> ## Documentation Index
> Fetch the complete documentation index at: https://docs.fallow.tools/llms.txt
> Use this file to discover all available pages before exploring further.

# Code duplication

> Detect copy-pasted code blocks across your TypeScript and JavaScript codebase. Built-in to the same binary as dead-code analysis. Suffix-array detection runs 8-26x faster than standalone tools.
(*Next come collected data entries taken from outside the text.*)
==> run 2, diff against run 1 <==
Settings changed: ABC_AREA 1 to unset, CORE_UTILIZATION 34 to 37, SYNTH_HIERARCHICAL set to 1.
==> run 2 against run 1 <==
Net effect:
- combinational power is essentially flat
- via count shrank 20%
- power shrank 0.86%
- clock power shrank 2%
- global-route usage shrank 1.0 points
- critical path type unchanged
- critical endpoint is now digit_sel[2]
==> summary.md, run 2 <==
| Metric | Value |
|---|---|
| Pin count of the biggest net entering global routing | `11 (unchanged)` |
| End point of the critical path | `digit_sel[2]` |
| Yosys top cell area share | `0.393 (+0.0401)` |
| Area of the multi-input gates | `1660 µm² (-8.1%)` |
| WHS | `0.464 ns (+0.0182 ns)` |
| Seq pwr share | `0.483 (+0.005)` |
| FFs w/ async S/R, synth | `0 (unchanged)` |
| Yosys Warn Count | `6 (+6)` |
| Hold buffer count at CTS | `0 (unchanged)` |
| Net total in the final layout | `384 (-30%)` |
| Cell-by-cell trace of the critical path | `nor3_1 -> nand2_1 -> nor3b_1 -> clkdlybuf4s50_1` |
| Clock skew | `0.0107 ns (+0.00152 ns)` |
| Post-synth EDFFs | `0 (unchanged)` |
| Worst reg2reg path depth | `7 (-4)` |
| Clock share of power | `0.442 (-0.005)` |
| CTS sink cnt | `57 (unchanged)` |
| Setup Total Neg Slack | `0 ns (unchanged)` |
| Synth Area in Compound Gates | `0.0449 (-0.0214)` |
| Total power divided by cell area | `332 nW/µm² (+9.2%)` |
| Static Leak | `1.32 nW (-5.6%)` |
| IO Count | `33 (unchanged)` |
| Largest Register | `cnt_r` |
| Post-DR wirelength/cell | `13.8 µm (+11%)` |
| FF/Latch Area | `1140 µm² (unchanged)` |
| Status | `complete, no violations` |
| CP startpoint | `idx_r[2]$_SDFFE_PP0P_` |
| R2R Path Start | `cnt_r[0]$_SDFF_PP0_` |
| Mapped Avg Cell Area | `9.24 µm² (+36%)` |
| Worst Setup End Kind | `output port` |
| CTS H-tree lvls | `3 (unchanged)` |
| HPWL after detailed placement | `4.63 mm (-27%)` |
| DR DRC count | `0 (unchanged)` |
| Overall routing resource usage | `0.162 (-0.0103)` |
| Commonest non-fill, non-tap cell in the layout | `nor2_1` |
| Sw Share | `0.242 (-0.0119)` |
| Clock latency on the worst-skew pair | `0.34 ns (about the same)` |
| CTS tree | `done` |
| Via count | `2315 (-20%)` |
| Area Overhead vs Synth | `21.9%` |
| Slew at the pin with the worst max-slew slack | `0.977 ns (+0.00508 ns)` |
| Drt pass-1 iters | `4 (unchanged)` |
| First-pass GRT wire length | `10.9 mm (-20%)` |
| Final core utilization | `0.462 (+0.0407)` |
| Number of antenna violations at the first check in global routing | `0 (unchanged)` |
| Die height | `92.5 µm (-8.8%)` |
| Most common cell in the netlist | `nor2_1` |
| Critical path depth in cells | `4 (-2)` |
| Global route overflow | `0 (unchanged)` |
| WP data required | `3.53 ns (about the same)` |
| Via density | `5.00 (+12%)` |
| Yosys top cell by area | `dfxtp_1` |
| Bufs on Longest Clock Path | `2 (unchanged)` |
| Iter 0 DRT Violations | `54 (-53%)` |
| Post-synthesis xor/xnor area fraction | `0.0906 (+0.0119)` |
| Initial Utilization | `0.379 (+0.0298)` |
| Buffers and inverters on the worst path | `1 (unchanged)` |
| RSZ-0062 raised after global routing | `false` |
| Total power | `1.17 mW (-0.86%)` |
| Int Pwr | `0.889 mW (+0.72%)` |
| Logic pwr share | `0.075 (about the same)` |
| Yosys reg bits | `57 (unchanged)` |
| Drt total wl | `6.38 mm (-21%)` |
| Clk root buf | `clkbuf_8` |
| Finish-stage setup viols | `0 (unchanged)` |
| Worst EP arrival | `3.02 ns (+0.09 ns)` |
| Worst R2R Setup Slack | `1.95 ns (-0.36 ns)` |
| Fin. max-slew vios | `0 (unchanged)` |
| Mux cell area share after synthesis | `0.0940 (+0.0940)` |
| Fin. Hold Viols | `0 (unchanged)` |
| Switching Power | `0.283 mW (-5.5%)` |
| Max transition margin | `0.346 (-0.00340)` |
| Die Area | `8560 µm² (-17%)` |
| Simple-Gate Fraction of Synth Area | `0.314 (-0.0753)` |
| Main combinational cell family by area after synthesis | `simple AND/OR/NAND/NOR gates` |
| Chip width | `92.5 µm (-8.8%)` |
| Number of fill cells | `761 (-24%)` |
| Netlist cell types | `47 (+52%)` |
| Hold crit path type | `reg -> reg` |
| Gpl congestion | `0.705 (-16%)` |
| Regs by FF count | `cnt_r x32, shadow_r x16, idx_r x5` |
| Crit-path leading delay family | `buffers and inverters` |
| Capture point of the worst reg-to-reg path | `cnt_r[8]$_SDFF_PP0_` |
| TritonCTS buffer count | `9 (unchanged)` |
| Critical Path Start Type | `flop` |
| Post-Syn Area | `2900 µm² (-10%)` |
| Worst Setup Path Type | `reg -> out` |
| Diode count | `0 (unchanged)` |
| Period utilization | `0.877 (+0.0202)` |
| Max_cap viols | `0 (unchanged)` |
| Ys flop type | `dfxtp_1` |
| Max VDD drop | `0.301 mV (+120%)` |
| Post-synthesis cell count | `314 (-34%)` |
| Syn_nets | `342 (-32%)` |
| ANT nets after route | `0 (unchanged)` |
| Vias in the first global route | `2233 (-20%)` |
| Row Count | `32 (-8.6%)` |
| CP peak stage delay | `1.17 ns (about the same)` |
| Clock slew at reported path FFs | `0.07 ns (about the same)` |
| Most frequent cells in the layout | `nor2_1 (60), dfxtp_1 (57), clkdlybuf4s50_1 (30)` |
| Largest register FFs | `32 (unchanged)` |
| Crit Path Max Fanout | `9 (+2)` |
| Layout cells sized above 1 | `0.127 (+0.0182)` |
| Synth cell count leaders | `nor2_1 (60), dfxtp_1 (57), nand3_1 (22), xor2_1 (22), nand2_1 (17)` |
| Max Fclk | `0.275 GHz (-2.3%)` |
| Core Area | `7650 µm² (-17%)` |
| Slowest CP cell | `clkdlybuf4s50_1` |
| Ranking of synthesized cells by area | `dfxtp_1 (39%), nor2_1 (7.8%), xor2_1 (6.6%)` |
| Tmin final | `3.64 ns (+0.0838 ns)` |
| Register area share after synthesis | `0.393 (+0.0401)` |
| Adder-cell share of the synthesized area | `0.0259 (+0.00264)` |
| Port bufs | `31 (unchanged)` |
File: config.mk
export PLATFORM = sky130hd
export DESIGN_NAME = call_return_ctrl_flat
export DESIGN_NICKNAME = d
export VERILOG_FILES = /design/src/rtl/call_return_ctrl_pkg.sv /design/src/rtl/call_return_ctrl_if.sv /design/src/rtl/call_return_ctrl.sv /design/src/flat_wrapper.sv
export SDC_FILE = /design/constraint.sdc
export NUM_CORES = 1
export LEC_CHECK = 0
export ABC_AREA = 1
export BUFFER_PORTS_ARGS = -buffer_cell sky130_fd_sc_hd__buf_2
export CORE_ASPECT_RATIO = 1.4
export CORE_UTILIZATION = 53
export CTS_CLUSTER_DIAMETER = 40
export DETAILED_ROUTE_END_ITERATION = 6
export GPL_TIMING_DRIVEN = 0
export PLACE_DENSITY_LB_ADDON = 0.3
export SLEW_MARGIN = 30
export SYNTH_ARGS = -nofsm -noshare
export SYNTH_HDL_FRONTEND = slang
export SYNTH_SLANG_ARGS = --single-unit
export TNS_END_PERCENT = 10
File: constraint.sdc
create_clock -name clk -period 2.4 [get_ports clk]
set_input_delay 0.6 -clock clk [delete_from_list [all_inputs] [get_ports clk]]
set_output_delay 0.6 -clock clk [all_outputs]
set_load 0.01 [all_outputs]
File: src/rtl/call_return_ctrl_pkg.sv
// Shared state encodings and fault codes for the call/return stack initiator.
package call_return_ctrl_pkg;

  typedef enum logic [2:0] {
    S_IDLE     = 3'd0,
    S_PUSH     = 3'd1,
    S_POP      = 3'd2,
    S_POP_WAIT = 3'd3,
    S_LOAD     = 3'd4,
    S_FAULT    = 3'd5
  } state_e;

  typedef enum logic [1:0] {
    FLT_NONE = 2'b00,
    FLT_OVF  = 2'b01,
    FLT_UNF  = 2'b10,
    FLT_BOTH = 2'b11
  } fault_e;

endpackage

File: src/rtl/call_return_ctrl_if.sv
// Control/data lines between the call/return initiator and the hardware LIFO stack.
interface call_return_ctrl_if #(
  parameter int unsigned WIDTH = 8
);
  logic             stk_c;
  logic             stk_en;
  logic [WIDTH-1:0] stk_push;
  logic [WIDTH-1:0] stk_peek;
  logic             stk_full;
  logic             stk_not_empty;

  modport master (
    output stk_c, stk_en, stk_push,
    input  stk_peek, stk_full, stk_not_empty
  );

  modport slave (
    input  stk_c, stk_en, stk_push,
    output stk_peek, stk_full, stk_not_empty
  );
endinterface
`fallow dupes` finds duplicated code blocks across your entire codebase. 8-26x faster than jscpd on real-world projects.

```bash theme={null}
fallow dupes
```

## Why built-in duplication matters

Most dead-code analysis tools stop at finding unused exports and unreachable files. Fallow goes further: it includes duplication detection in the same binary, using the same module graph. This means you can cross-reference dead code with duplication in a single pass.

When you run `fallow dead-code --include-dupes`, fallow identifies code blocks that are both duplicated and unused. These are the highest-value cleanup targets: removing them eliminates dead code and reduces duplication simultaneously.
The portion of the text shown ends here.